> [Brief]
Find the line with "line are merged" and the line with "flag, mode exit" in the entries below; output exactly those two lines, every line between them, and no others.

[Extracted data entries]
--- src/common/pwst_consts.svh ---
// offsets, field positions, reset values and counts for the pwm status block
// assumes inclusion by bare name from the design files
`ifndef PWST_CONSTS_SVH
`define PWST_CONSTS_SVH
`define PWST_OFF_PASSIVE 16'he8c4
`define PWST_OFF_STATUS 16'he8d0
`define PWST_OFF_SET 16'he8d2
`define PWST_OFF_CLEAR 16'he8d4
`define PWST_OFF_ENABLE 16'he8d6
`define PWST_OFF_NODE 16'he8d8
`define PWST_OFF_CTRL 16'he8da
`define PWST_OFF_OUTCFG 16'he8dc
`define PWST_BIT_AUX_PSL 7
`define PWST_BIT_IDLE 14
`define PWST_BIT_WHE 13
`define PWST_BIT_CHE 12
`define PWST_BIT_TRAP_STATE_BIT 11
`define PWST_BIT_TRAP_FLAG 10
`define PWST_BIT_AUXPM 9
`define PWST_BIT_AUXCM 8
`define PWST_BIT_MAINPM 7
`define PWST_BIT_MAINOM 6
`define PWST_BIT_CTRL_PEN 0
`define PWST_BIT_CTRL_SW 1
`define PWST_BIT_CTRL_SYNC 2
`define PWST_BIT_CTRL_ASTOP 4
`define PWST_RST_16 16'h0000
`define PWST_STATUS_MASK 16'h7fff
`define PWST_SET_MASK 16'h77ff
`define PWST_NSRC 14
`define PWST_NLINE 4
`endif

--- src/common/pwst_pkg.sv ---
// types shared by the pwm status block files
// assumes the constants header is compiled alongside
package pwst_pkg;
  typedef logic [15:0] pwst_word_t;
  typedef enum logic [2:0] {
    PWST_IDLE = 3'b001,
    PWST_WAIT = 3'b010,
    PWST_DONE = 3'b100
  } pwst_bus_e;
endpackage

--- src/hw/pwst_line_merge.sv ---
// one request line: ors the enabled pulses whose node pointer selects it
// assumes pulses and pointers are on the same clock as the caller
`timescale 1ns/1ns
`default_nettype none
`include "pwst_consts.svh"
module pwst_line_merge #(
  parameter logic [1:0] LINE = 2'h0
) (
  input wire logic clk,
  input wire logic reset_n,
  input wire logic [`PWST_NSRC-1:0] pulse,
  input wire logic [2*`PWST_NSRC-1:0] node,
  output logic req_q
);
  logic hit;
  int i;
  // collect all sources routed here onto one line
  always_comb begin
    hit = 1'b0;
    for (i = 0; i < `PWST_NSRC; i++) begin
      if (pulse[i] && node[2*i +: 2] == LINE) begin
        hit = 1'b1;
      end
    end
  end
  // one cycle per event since pulses are single-cycle
  always_ff @(posedge clk) begin
    if (!reset_n) begin
      req_q <= 1'b0;
    end else begin
      req_q <= hit;
    end
  end
endmodule // pwst_line_merge
`default_nettype wire

--- src/hw/pwst_top.sv ---
// pwm unit status flags, passive levels, trap state and request lines
// assumes timer events are one-cycle pulses on CLK_SYS; trap and hall pins are async
//
// Contract
// - output is passive level, inverted when active
// - bit 7 sets aux output passive level
// - bits 5..0 map ch2,ch1,ch0 complement/direct
// - level writes go to shadow, transfer event
// - per-period parameters are double buffered
// - hardware event or set write sets flag
// - pulse comes from event, not flag
// - clear register write clears flag
// - enabled source pulses its pointed line
// - sources sharing a line are merged
// - status register ignores bus writes
// - stop flag set with wrong hall
// - stop flag clears pattern, forces passive
// - bit 13 on wrong hall pattern
// - bit 12 on expected hall pattern
// - trap state follows trap flag, mode exit
// - trap state exit by sync mode code
// - trap flag set by software or pin
// - trap flag hardware or software exit
// - bits 9 and 8 aux period/compare
// - bit 7 main period while up
// - bit 6 main one while down
// - bits 5..0: odd falling/down, even rising/up flags
// - set and clear read zero, 1 acts
`timescale 1ns/1ns
`default_nettype none
`include "pwst_consts.svh"
module pwst_top (
  input wire logic CLK_SYS,
  input wire logic RESET_N,
  input wire logic [15:0] AVS_ADDRESS,
  input wire logic AVS_READ,
  input wire logic AVS_WRITE,
  input wire logic [31:0] AVS_WRITEDATA,
  output logic [31:0] AVS_READDATA,
  output logic AVS_WAITREQUEST,
  input wire logic TRAP_INPUT_N,
  input wire logic HALL_WRONG,
  input wire logic HALL_CORRECT,
  input wire logic MAIN_PERIOD_MATCH,
  input wire logic MAIN_ONE_MATCH,
  input wire logic MAIN_COUNT_UP,
  input wire logic MAIN_ZERO_MATCH,
  input wire logic AUX_ZERO_MATCH,
  input wire logic AUX_PERIOD_MATCH,
  input wire logic AUX_COMPARE_MATCH,
  input wire logic MAIN_SHADOW_TRANSFER,
  input wire logic [2:0] CH_MATCH,
  input wire logic [2:0] CH_FALL_CAPTURE,
  input wire logic [2:0] CH_RISE_CAPTURE,
  input wire logic [6:0] OUT_ACTIVE,
  output logic [6:0] PIN_OUT,
  output logic [5:0] MULTICHANNEL_PATTERN,
  output logic [3:0] REQUEST_LINE
);
  pwst_pkg::pwst_bus_e bus_q;
  logic [15:0] psl_q, psl_shadow_q, status_q, enable_q, ctrl_q, multichannel_pattern_q;
  logic [27:0] node_q;
  logic [15:0] hw_ev, sw_set, sw_clr;
  logic [1:0] trap_sync_q;
  logic [2:0] hall_w_sync_q, hall_c_sync_q;
  logic trap_low, wrong_ev, correct_ev, trap_flag_hw_clr, trap_state_bit_exit;
  logic [`PWST_NSRC-1:0] src_pulse;
  logic [3:0] req_w;
  logic wr_hit;
  logic [15:0] wdat;

  //////////////////////////////////////////////////////////////////////////
  // bus slave: one wait cycle, answer on the second edge
  always_ff @(posedge CLK_SYS) begin
    if (!RESET_N) begin
      bus_q <= pwst_pkg::PWST_IDLE;
    end else begin
      case (bus_q)
        pwst_pkg::PWST_IDLE: if (AVS_READ || AVS_WRITE) bus_q <= pwst_pkg::PWST_WAIT;
        pwst_pkg::PWST_WAIT: bus_q <= pwst_pkg::PWST_DONE;
        default: bus_q <= pwst_pkg::PWST_IDLE;
      endcase
    end
  end
  // waitrequest low only in the done state while a read or write is asserted, so the master releases after it
  assign AVS_WAITREQUEST = (bus_q != pwst_pkg::PWST_DONE) || !(AVS_READ || AVS_WRITE);
  assign wr_hit = (bus_q == pwst_pkg::PWST_WAIT) && AVS_WRITE;
  assign wdat = AVS_WRITEDATA[15:0];

  // read mux registered in the wait cycle; unmapped reads zero
  always_ff @(posedge CLK_SYS) begin
    if (!RESET_N) begin
      AVS_READDATA <= 32'h00000000;
    end else if (bus_q == pwst_pkg::PWST_WAIT && AVS_READ) begin
      if (AVS_ADDRESS == `PWST_OFF_PASSIVE) AVS_READDATA <= {16'h0000, psl_q};
      else if (AVS_ADDRESS == `PWST_OFF_STATUS) AVS_READDATA <= {16'h0000, status_q};
      else if (AVS_ADDRESS == `PWST_OFF_ENABLE) AVS_READDATA <= {16'h0000, enable_q};
      else if (AVS_ADDRESS == `PWST_OFF_NODE) AVS_READDATA <= {4'h0, node_q};
      else if (AVS_ADDRESS == `PWST_OFF_CTRL) AVS_READDATA <= {16'h0000, ctrl_q};
      else AVS_READDATA <= 32'h00000000;
    end
  end

  //////////////////////////////////////////////////////////////////////////
  // configuration registers
  always_ff @(posedge CLK_SYS) begin
    if (!RESET_N) begin
      enable_q <= `PWST_RST_16;
      node_q <= 28'h0000000;
      ctrl_q <= `PWST_RST_16;
    end else if (wr_hit) begin
      if (AVS_ADDRESS == `PWST_OFF_ENABLE) enable_q <= wdat & `PWST_SET_MASK;
      else if (AVS_ADDRESS == `PWST_OFF_NODE) node_q <= AVS_WRITEDATA[27:0];
      else if (AVS_ADDRESS == `PWST_OFF_CTRL) ctrl_q <= wdat & 16'h001f;
    end
  end

  // writes land in shadow, used copy moves on transfer
  always_ff @(posedge CLK_SYS) begin
    if (!RESET_N) begin
      psl_shadow_q <= `PWST_RST_16;
      psl_q <= `PWST_RST_16;
    end else begin
      if (wr_hit && AVS_ADDRESS == `PWST_OFF_PASSIVE) psl_shadow_q <= wdat & 16'h00bf;
      if (MAIN_SHADOW_TRANSFER) psl_q <= psl_shadow_q;
    end
  end

  //////////////////////////////////////////////////////////////////////////
  // pin synchronisers: stage 0 feeds stage 1 only; stage 2 gives edges
  always_ff @(posedge CLK_SYS) begin
    if (!RESET_N) begin
      trap_sync_q <= 2'h3;
      hall_w_sync_q <= 3'h0;
      hall_c_sync_q <= 3'h0;
    end else begin
      trap_sync_q <= {trap_sync_q[0], TRAP_INPUT_N};
      hall_w_sync_q <= {hall_w_sync_q[1:0], HALL_WRONG};
      hall_c_sync_q <= {hall_c_sync_q[1:0], HALL_CORRECT};
    end
  end
  assign trap_low = !trap_sync_q[1];
  // transitions to wrong or expected pattern
  assign wrong_ev = hall_w_sync_q[1] && !hall_w_sync_q[2];
  assign correct_ev = hall_c_sync_q[1] && !hall_c_sync_q[2];

  //////////////////////////////////////////////////////////////////////////
  // hardware event vector aligned with status bits
  always_comb begin
    hw_ev = 16'h0000;
    hw_ev[5] = (CH_MATCH[2] && !MAIN_COUNT_UP) || CH_FALL_CAPTURE[2];
    hw_ev[4] = (CH_MATCH[2] && MAIN_COUNT_UP) || CH_RISE_CAPTURE[2];
    hw_ev[3] = (CH_MATCH[1] && !MAIN_COUNT_UP) || CH_FALL_CAPTURE[1];
    hw_ev[2] = (CH_MATCH[1] && MAIN_COUNT_UP) || CH_RISE_CAPTURE[1];
    hw_ev[1] = (CH_MATCH[0] && !MAIN_COUNT_UP) || CH_FALL_CAPTURE[0];
    hw_ev[0] = (CH_MATCH[0] && MAIN_COUNT_UP) || CH_RISE_CAPTURE[0];
    hw_ev[`PWST_BIT_MAINOM] = MAIN_ONE_MATCH && !MAIN_COUNT_UP;
    hw_ev[`PWST_BIT_MAINPM] = MAIN_PERIOD_MATCH && MAIN_COUNT_UP;
    hw_ev[`PWST_BIT_AUXCM] = AUX_COMPARE_MATCH;
    hw_ev[`PWST_BIT_AUXPM] = AUX_PERIOD_MATCH;
    hw_ev[`PWST_BIT_TRAP_FLAG] = ctrl_q[`PWST_BIT_CTRL_PEN] && trap_low;
    hw_ev[`PWST_BIT_CHE] = correct_ev;
    hw_ev[`PWST_BIT_WHE] = wrong_ev;
    hw_ev[`PWST_BIT_IDLE] = wrong_ev && ctrl_q[`PWST_BIT_CTRL_ASTOP];
  end

  assign sw_set = (wr_hit && AVS_ADDRESS == `PWST_OFF_SET) ? (wdat & `PWST_SET_MASK) : 16'h0000;
  assign sw_clr = (wr_hit && AVS_ADDRESS == `PWST_OFF_CLEAR) ? (wdat & `PWST_SET_MASK) : 16'h0000;
  // hardware exit when pin released and software exit off
  assign trap_flag_hw_clr = !ctrl_q[`PWST_BIT_CTRL_SW] && !trap_low;
  // sync mode: 00 main zero, 01 aux zero, 11 now, 10 nothing
  assign trap_state_bit_exit = (ctrl_q[3:2] == 2'h0 && MAIN_ZERO_MATCH) ||
                     (ctrl_q[3:2] == 2'h1 && AUX_ZERO_MATCH) || (ctrl_q[3:2] == 2'h3);

  //////////////////////////////////////////////////////////////////////////
  // status ignores bus writes; set wins over clear
  always_ff @(posedge CLK_SYS) begin
    if (!RESET_N) begin
      status_q <= `PWST_RST_16;
    end else begin
      // event or set write, clear write
      status_q[10:0] <= (status_q[10:0] & ~sw_clr[10:0]) | hw_ev[10:0] | sw_set[10:0];
      status_q[14:12] <= (status_q[14:12] & ~sw_clr[14:12]) | hw_ev[14:12] | sw_set[14:12];
      status_q[15] <= 1'b0;
      if (trap_flag_hw_clr && !hw_ev[`PWST_BIT_TRAP_FLAG] && !sw_set[`PWST_BIT_TRAP_FLAG])
        status_q[`PWST_BIT_TRAP_FLAG] <= 1'b0;
      // trap state held while flag set
      if (status_q[`PWST_BIT_TRAP_FLAG]) status_q[`PWST_BIT_TRAP_STATE_BIT] <= 1'b1;
      else if (trap_state_bit_exit) status_q[`PWST_BIT_TRAP_STATE_BIT] <= 1'b0;
    end
  end

  always_ff @(posedge CLK_SYS) begin
    if (!RESET_N) begin
      multichannel_pattern_q <= `PWST_RST_16;
    end else if (status_q[`PWST_BIT_IDLE]) begin
      multichannel_pattern_q <= 16'h0000;
    end else if (wr_hit && AVS_ADDRESS == `PWST_OFF_OUTCFG) begin
      multichannel_pattern_q <= wdat & 16'h003f;
    end
  end
  assign MULTICHANNEL_PATTERN = multichannel_pattern_q[5:0];

  //////////////////////////////////////////////////////////////////////////
  // level select; trap or stop forces passive
  always_ff @(posedge CLK_SYS) begin
    if (!RESET_N) begin
      PIN_OUT <= 7'h00;
    end else begin
      // forced passive while stopped or trapped
      if (status_q[`PWST_BIT_IDLE] || status_q[`PWST_BIT_TRAP_STATE_BIT])
        PIN_OUT <= {psl_q[`PWST_BIT_AUX_PSL], psl_q[5:0]};
      else
        PIN_OUT <= {psl_q[`PWST_BIT_AUX_PSL], psl_q[5:0]} ^ OUT_ACTIVE;
    end
  end

  //////////////////////////////////////////////////////////////////////////
  // pulses from event itself, flag state ignored
  assign src_pulse = {hw_ev[14:12], hw_ev[10:0]} | {sw_set[14:12], sw_set[10:0]};

  genvar g;
  generate
    for (g = 0; g < `PWST_NLINE; g++) begin : g_line
      pwst_line_merge #(.LINE(2'(g))) u_line (
        .clk(CLK_SYS),
        .reset_n(RESET_N),
        .pulse(src_pulse & {enable_q[14:12], enable_q[10:0]}),
        .node(node_q),
        .req_q(req_w[g])
      );
    end
  endgenerate
  assign REQUEST_LINE = req_w;

  //////////////////////////////////////////////////////////////////////////
  // checks
  status_ro_a: assert property (@(posedge CLK_SYS) disable iff (!RESET_N)
    (wr_hit && AVS_ADDRESS == `PWST_OFF_STATUS && hw_ev == 16'h0 && !status_q[10])
    |=> status_q[9:0] == $past(status_q[9:0]))
    else $error("status changed by bus write");
  set_reg_a: assert property (@(posedge CLK_SYS) disable iff (!RESET_N)
    sw_set[`PWST_BIT_AUXPM] |=> status_q[`PWST_BIT_AUXPM])
    else $error("set write did not set flag");
  clr_reg_a: assert property (@(posedge CLK_SYS) disable iff (!RESET_N)
    (sw_clr[`PWST_BIT_CHE] && !hw_ev[`PWST_BIT_CHE] && !sw_set[`PWST_BIT_CHE])
    |=> !status_q[`PWST_BIT_CHE])
    else $error("clear write did not clear flag");
  shadow_xfer_a: assert property (@(posedge CLK_SYS) disable iff (!RESET_N)
    !MAIN_SHADOW_TRANSFER |=> psl_q == $past(psl_q))
    else $error("levels changed without transfer");
  stop_pattern_a: assert property (@(posedge CLK_SYS) disable iff (!RESET_N)
    status_q[`PWST_BIT_IDLE] |=> multichannel_pattern_q == 16'h0)
    else $error("pattern not cleared while stopped");
  stop_hall_a: assert property (@(posedge CLK_SYS) disable iff (!RESET_N)
    (wrong_ev && ctrl_q[`PWST_BIT_CTRL_ASTOP]) |=> status_q[14:13] == 2'h3)
    else $error("stop flag not set with wrong hall");
  period_up_a: assert property (@(posedge CLK_SYS) disable iff (!RESET_N)
    (MAIN_PERIOD_MATCH && !MAIN_COUNT_UP && !sw_set[7] && !status_q[7]) |=> !status_q[7])
    else $error("period flag set while counting down");
  trap_state_a: assert property (@(posedge CLK_SYS) disable iff (!RESET_N)
    status_q[`PWST_BIT_TRAP_FLAG] |=> status_q[`PWST_BIT_TRAP_STATE_BIT])
    else $error("trap state not set under trap flag");
  pulse_one_a: assert property (@(posedge CLK_SYS) disable iff (!RESET_N)
    (src_pulse[7] && enable_q[7] && node_q[15:14] == 2'h2) |=> REQUEST_LINE[2])
    else $error("request pulse missing");
  passive_pin_a: assert property (@(posedge CLK_SYS) disable iff (!RESET_N)
    status_q[`PWST_BIT_TRAP_STATE_BIT] |=> PIN_OUT == {$past(psl_q[7]), $past(psl_q[5:0])})
    else $error("pin not at passive level");
endmodule // pwst_top
`default_nettype wire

> [Finished task]
// - sources sharing a line are merged
// - status register ignores bus writes
// - stop flag set with wrong hall
// - stop flag clears pattern, forces passive
// - bit 13 on wrong hall pattern
// - bit 12 on expected hall pattern
// - trap state follows trap flag, mode exit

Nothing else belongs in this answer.